Peripheral nerve injury induces substantial molecular changes in the somatosensory system that leads to maladaptive plasticity and cause neuropathic pain. Understanding the molecular pathways responsible for the development of neuropathic pain is essential to the development of novel rationally designed therapeutics. Although lipids make up to half of the dry weight of the spinal cord, their relation with the development of neuropathic pain is poorly understood. We aimed to elucidate the regulation of spinal lipids in response to neuropathic peripheral nerve injury in mice by utilizing matrix-assisted laser desorption/ionization imaging mass spectrometry, which allows visualization of lipid distribution within the cord. We found that arachidonic acid (AA) containing [PC(diacyl-16:0/20:4)+K]+ was increased temporarily at superficial ipsilateral dorsal horn seven days after spared nerve injury (SNI). The spatiotemporal changes in lipid concentration resembled microglia activation as defined by ionized calcium binding adaptor molecule 1 (Iba1) immunohistochemistry. Suppression of microglial function through minocycline administration resulted in attenuation of hypersensitivity and reduces [PC(diacyl-16:0/20:4)+K]+ elevation in the spinal dorsal horn. These data suggested that AA containing [PC(diacyl-16:0/20:4)+K]+ is related to hypersensitivity evoked by SNI and implicate microglial cell activation in this lipid production.

Fig 1

(A) Differential distribution of PCs in the spinal cord section obtained from 7 days after SNI mice. PCs were visualized as ion image of spinal cord section. PCs with identical FA compositions at the sn-1 position are placed horizontally, while those with identical FA compositions at the sn-2 position are arranged vertically. [PC(diacyl-16:0/20:4)+K]⁺ showed specific increase in the ipsilateral dorsal horn compared with the contralateral side (arrowheads). The other PCs showed no significant elevation in the ipsilateral side. Scale bar: 1mm. (B~E) Statistical analysis for [PC(diacyl-16:0/20:4)+K]⁺ distribution in the spinal dorsal horn section at 7 days after the initial operation. No changes were observed in sham group (B, C). After SNI, ion signal intensities significantly increased in the ipsilateral dorsal horn compared with the contralateral side (D, E). This increase was present in every animal of both groups. *p<0.05 Welch’s t test. (n = 4 for both SNI and sham). All error bars represent SEM. Scale bar: 500μm

Fig 2. The changes of microglia and astrocyte in the spinal cord sections after SNI in comparison with [PC(diacyl-16:0/20:4)+K]⁺.

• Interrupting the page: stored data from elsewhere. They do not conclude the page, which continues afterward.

File: config.mk
export PLATFORM = sky130hd
export DESIGN_NAME = fetch_unit
export DESIGN_NICKNAME = d
export VERILOG_FILES = /design/src/rtl/fetch_unit.sv
export SDC_FILE = /design/constraint.sdc
export NUM_CORES = 1
export LEC_CHECK = 0
export ABC_AREA = 1
export CORE_MARGIN = 3
export CORE_UTILIZATION = 39
export DETAILED_ROUTE_END_ITERATION = 12
export GPL_TIMING_DRIVEN = 0
export PLACE_DENSITY = 0.77
export SYNTH_ARGS = -nofsm -noshare
export SYNTH_HDL_FRONTEND = slang
export SYNTH_SLANG_ARGS = --single-unit
File: constraint.sdc
create_clock -name clk -period 1.65 [get_ports clk]
set_input_delay 0.165 -clock clk [delete_from_list [all_inputs] [get_ports clk]]
set_output_delay 0.165 -clock clk [all_outputs]
set_load 0.005 [all_outputs]
File: src/rtl/fetch_unit.sv
// Instruction-fetch stage: owns the PC, runs the instruction-bus handshake,
// buffers one instruction for the hazard unit, and applies delayed redirects.
module fetch_unit #(
  parameter logic [31:0] RESET_PC = 32'hbfc0_0000
) (
  input  logic        clk,
  input  logic        resetn,
  input  logic        stall_f,
  input  logic        redirect_valid,
  input  logic [31:0] redirect_pc,
  output logic        ireq_valid,
  output logic [31:0] ireq_addr,
  input  logic        iresp_addr_ok,
  input  logic        iresp_data_ok,
  input  logic [31:0] iresp_data,
  output logic        i_valid,
  output logic        i_data_ok,
  output logic [31:0] pc_f,
  output logic [31:0] inst_f
);

  typedef enum logic [1:0] {
    S_REQ  = 2'd0,
    S_WAIT = 2'd1,
    S_HOLD = 2'd2
  } state_t;

  state_t      state, state_nxt;
  logic [31:0] pc;
  logic [31:0] inst_buf;
  logic        pend_redirect;
  logic [31:0] pend_pc;

  logic        complete;
  logic        advance;
  logic [31:0] next_pc;

  // complete/i_data_ok are built only from state and bus signals so the
  // hazard unit can feed stall_f back without a combinational loop.
  always_comb begin
    state_nxt = state;
    complete  = 1'b0;
    advance   = 1'b0;
    next_pc   = redirect_valid ? redirect_pc : (pend_redirect ? pend_pc : pc + 32'd4);
    case (state)
      S_REQ: begin
        if (iresp_addr_ok && iresp_data_ok) begin
          complete  = 1'b1;
          advance   = ~stall_f;
          state_nxt = stall_f ? S_HOLD : S_REQ;
        end else if (iresp_addr_ok) begin
          state_nxt = S_WAIT;
        end
      end
      S_WAIT: begin
        if (iresp_data_ok) begin
          complete  = 1'b1;
          advance   = ~stall_f;
          state_nxt = stall_f ? S_HOLD : S_REQ;
        end
      end
      S_HOLD: begin
        if (!stall_f) begin
          advance   = 1'b1;
          state_nxt = S_REQ;
        end
      end
      default: state_nxt = S_REQ;
    endcase
  end

  always_ff @(posedge clk or negedge resetn) begin
    if (!resetn) begin
      state         <= S_REQ;
      pc            <= RESET_PC;
      inst_buf      <= 32'd0;
      pend_redirect <= 1'b0;
      pend_pc       <= 32'd0;
    end else begin
      state <= state_nxt;
      if (complete) inst_buf <= iresp_data;
      if (advance) pc <= next_pc;
      // The instruction in F at redirect time is the delay slot, so the
      // target is parked until that slot completes and the PC moves on.
      if (advance) begin
        pend_redirect <= 1'b0;
      end else if (redirect_valid) begin
        pend_redirect <= 1'b1;
        pend_pc       <= redirect_pc;
      end
    end
  end

  assign ireq_valid = (state == S_REQ);
  assign ireq_addr  = pc;
  assign i_valid    = 1'b1;
  assign i_data_ok  = (state == S_HOLD) | complete;
  assign pc_f       = pc;
  assign inst_f     = complete ? iresp_data : inst_buf;

endmodule

* After elaboration in Yosys (flattened, before gate mapping) *
Cells that the tools add are included.

operators by class
  reduce and logical (&&, ||, !) cells = 5
  equality and inequality tests = 5
  $add $sub $neg = 1
  multiplexer cells = 18
  bitwise gates (word level) = 3

operators with widths
  kind                                           count
  two-way mux 32 bit                             3
  adder 32 x 3 -> 32 bit, second input constant  1
  two-way mux 2 bit                              5
  two-way mux 1 bit                              7
  case mux 2 bit (3 select lines)                1
  != test 2 bit, second input constant           2
  != test 3 x 1 -> 1 bit, second input constant  1
  case mux 1 bit (3 select lines)                1
  AND reduction 3 bit                            1
  == test 2 x 1 -> 1 bit, second input constant  1
  == test 2 bit, second input constant           1
  logical NOT 2 bit                              1
  NOT 1 bit                                      2
  case mux 1 bit (2 select lines)                1
  AND reduction 2 bit                            1
  nonzero test 2 bit                             1
  logical AND 1 bit                              1
  OR 1 bit                                       1

storage, ports and cells
  flip-flop bits (word level) = 99
  logic and storage cells = 37
  input bits = 70

* Logic depth before layout (Yosys ltp) *
  depth in word-level cells = 5
  gate-level depth with buffers = 9
  depth with buffers taken out = 9

* Least setup slack after synthesis *
No wires, ideal clock.

  path kind = reg2out
  from = register state[0]
  to = output port inst_f[10]
  setup slack = 0.187 ns
  data arrival time = 1.298 ns
  required time = 1.485 ns
  cell stages (with the launch flop) = 5
  path through = dfrtp_1 > or2_4 > nand3b_4 > buf_4 > mux2_2

between the ends
  word-level cells in the longest chain between the ends = 3

RTL lines
  what                                                                RTL line  RTL
  start, declared                                                     28        state_t state, state_nxt;
  start signal, assigned                                              80        state <= state_nxt;
  == test 2 x 1 -> 1 bit / logical NOT 2 bit (equally long branches)  45        case (state)
  case mux 1 bit (2 select lines) *                                   45
  two-way mux 32 bit *                                                n/a
  end, declared                                                       19        output logic [31:0] inst_f

Every way passes the cells marked *; elsewhere a longest branch is shown, timed or not.

* Worst setup path after layout *
  from = register state[0]
  to = output port inst_f[11]

The elaborated chain is that of the path after synthesis.

==> qor.yml <==
pwr:
  power_density_nw_per_um2: 1130
  power_mw: 10.0
  ir_worst_vdd_v: 0.000696
  p_leak_nw: 4.08
finish:
  final_common_cell: "clkdlybuf4s50_1"
  n_antenna_cell: 0
  final_cells: 1069
  nNetsFinal: 955
  mostFrequentLayoutCells: "122 x clkdlybuf4s50_1, 106 x nand2_1, 75 x dfrtp_1"
  area_growth_pct: 58.1
  fin_util_pct: 63.3
  drive_gt1_share_pct: 33.4
  stdcell_area_um2: 8860
floorplan:
  dieArea_um2: 15800
  io_pins: 169
  start_util_pct: 40.1
  core-area_um2: 14000
  die_w_um: 126
  rows: 43
  fp.dieH_um: 126
place:
  dp_cells: 1005
  pre_cts_slack_ps: -588
  hpwl_um: 11600
  post_dp_cell_area_um2: 7510
  io_buffers: 166
  routabilityCongestion: 0.909
critical_path:
  path_cells: "or2_4, nand3b_4, buf_12, buf_6, buf_8, mux2_4, buf_6"
  required_ps: 1480
  path_delay_family: "buffers and inverters"
  crit_top_cell: "buf_6"
  end_kind: "primary output"
  crit_arrival_ps: 1890
  rrSetupSlack_ps: -210
  slowest_delay_ps: 390
  cp-start-kind: "flip-flop"
  critPathBufInv: 4
  path_max_fanout: 5
  critPathKind: "reg -> out"
  slowest_stage: "dfrtp_1"
logic_synthesis:
  synth_top_family_by_area: "simple AND/OR/NAND/NOR gates"
  ys_ff_latch: 99
  yosys_warnings: 0
  synth_area_per_cell_um2: 8.52
  synth-xor-area-share_pct: 0.625
  synth_compound_area_share_pct: 12.8
  syn-num-nets: 729
  synth_seq_area_share_pct: 44.4
  syn_inst: 658
  ys_types: 39
  synth_fa_ha_area_share_pct: 0.223
  netlist_area_um2: 5600
  synthSimpleGateAreaFrac_pct: 23.2
  yosys-top-cells-area: "dfrtp_1 40%, nand2_1 7.9%, mux2_2 6.4%"
  netlist.area_leader.share_pct: 40.2
  synth.area.mux_share_pct: 6.43
  synth_area_leader_cell: "dfrtp_1"
clock_network:
  clkSinkCount: 99
  clk_latency_ps: 360
  cts_buffer_depth: 2
  cts_tree: "yes"
  root_buffer: "clkbuf_16"
  htreeDepth: 3
  clk_pin_slew_ps: 70
  numCtsBuffers: 9
sta:
  period_share_pct: 125
  hold_viol: 0
  timing.hold.ws_ps: 180
  relSlewSlack_pct: 59.0
  setup_tns_ps: -20880
  drv_slew: 0
  fin_skew_ps: 6.08
  max_freq_mhz: 486
  finalSetupViolCount: 99
  rsz0062_at_grt: "true"
  setup_slack_ps: -410
  tightestPinTransition_ps: 616
  period_needed_ps: 2060
drt:
  dr.pass1.iters: 5
  drt-total-wl_um: 17500
  drc: 0
  dr.first_iter.drc_count: 468
  wl_per_cell_um: 16.4
  routed-via-count: 5417
  antenna_left: 0
  vias_per_cell: 5.07
global_route:
  first_global_vias: 5337
  grt_usage_pct: 21.5
  grt_overflow_total: 0
  antenna_found_initial: 0
  grt_pass1_wl_um: 27400
  grt_max_degree: 56
min_path:
  holdCritPathClass: "in -> reg"
status:
  outcome: "finished, violations left"
  violations: "setup timing"
job:
  drv_cap: 0
-- timing repair --
action	4_1_cts	5_1_grt
resized for setup	255	66
gates cloned	7	7
buffers inserted	28	11
pin swaps	15	8
setup endpoints to repair	52	116
endpoints found under the hold margin	35	0
hold buffers	1	0
-- power breakdown --
group	internal [mW]	total, mW	switching (mW)
Clock	1.40	2.36	0.952
Combinational	2.54	4.19	1.66
Sequential	3.01	3.47	0.466
Total	6.95	10.0	3.07
-- path summary, 6_finish.rpt --
path                                startpoint      endpoint  depth (start not counted)
max in group asynchronous               resetn  inst_buf[16]                          3
worst max-delay path                  state[0]    inst_f[11]                          7
worst min-delay path            redirect_valid    pend_pc[2]                          3
worst max register to register        state[0]   pend_pc[20]                         11
worst min register to register      pend_pc[2]    pend_pc[2]                          2
min in group asynchronous               resetn  ireq_addr[5]                          2
-- worst register-to-register path, cell delays in order, from the launching register on --
cell	delay [ps]
dfrtp_1	390
or2_4	270
nand3b_4	90
buf_12	120
buf_4	110
buf_6	120
nand2_8	70
nand2_8	140
nand2_8	120
clkbuf_16	190
nand2_1	70
o21ai_2	60
-- registers in the layout, indices dropped and copies added, names as in the netlist --
signal         count
state              2
inst_buf          32
ireq_addr         32
pend_redirect      1
pend_pc           32
-- cell type report --
type / count / area [um^2]
Multi-Input combinational cell: 439 / 2700
Tap cell: 180 / 225
Inverter: 60 / 225
Clock inverter: 5 / 75.1
Fill cell: 1128 / 5130
Buffer: 59 / 494
Timing Repair Buffer: 216 / 2380
Sequential cell: 99 / 2510
Clock buffer: 11 / 253
-- kinds of logic after synthesis --
kind of cell               count (synthesis)
AOI/OAI and AO/OA                        112
xor gates and xnor gates                   4
adders and majority gates                  1
buffers and inverters                    122
DFF                                       99
muxes                                     32
other                                      1
and+or+nand+nor                          287
-- cells in the mapped netlist --
master	count
nor2_1	79
a31oi_1	2
o211ai_1	1
o21ai_1	3
xor2_1	1
a22oi_2	3
or2_2	1
inv_2	2
nand2_2	3
and2_1	2
clkbuf_4	1
nand2_8	2
a21oi_4	1
buf_6	9
nand2_1	118
xnor2_1	3
buf_4	38
nor2_4	6
or2_4	1
a21oi_1	22
dfrtp_1	90
nor3b_1	1
nand3b_1	1
o21bai_1	1
o21ai_0	47
inv_1	58
clkbuf_1	6
a22oi_1	2
nand3_1	65
buf_2	8
conb_1	1
o21ai_2	30
mux2_2	32
nand2_4	1
ha_1	1
nor3_1	1
dfstp_2	9
nor2_2	5
nand3b_4	1
-- layer usage --
metal	track usage (%)	vias to the layer above	routed length [um]
li1	-	2575	-
met1	26.7	2557	6610
met2	35.9	255	8690
met3	6.57	30	1810
met4	7.32	0	401
met5	0	-	0
Power figures use the tool's default switching activity.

The intensity of Iba-1 in the ipsilateral dorsal horn increased from day 3 (maximum at day 7) (A~C), while the GFAP did not show any difference at each time period (J~L). Magnified images of Iba1 (D~F) and [PC(diacyl-16:0/20:4)+K]⁺ (G~I) in the ipsilateral dorsal horn. Scale bar: 300μm. Significant increase of [PC(diacyl-16:0/20:4)+K]⁺ was observed in the ipsilateral dorsal horn at day 7, which resembled the change of microglia. Scale bar: 1mm

Fig 3. Statistical analysis for [PC(diacyl-16:0/20:4)+K]⁺ distribution with minocycline treatment.

The minocycline attenuated hypersensitivity to innocuous mechanical stimulation of the left hind-paw after SNI compared with control group (A). This was present in every animal and persisted until 7 days post SNI. Two-way ANOVA and Tukey. *p<0.01, minocycline versus control. All error bars represent SEM. Representative images of PC distribution in the spinal dorsal horn and quantification of the averaged ion signal intensities in each ROI in control group (B, C) and mino group (D, E). Control group showed significant ion signal elevation in the ipsilateral dorsal horn compared with the contralateral side (B, C). In mice receiving minocycline, ion signal elevation in the dorsal horn was significantly decreased (D, E). This was present in every animal *p<0.05 Welch’s t test. (n = 4 for both minocycline and control). All error bars represent SEM. Scale bar: 500μm.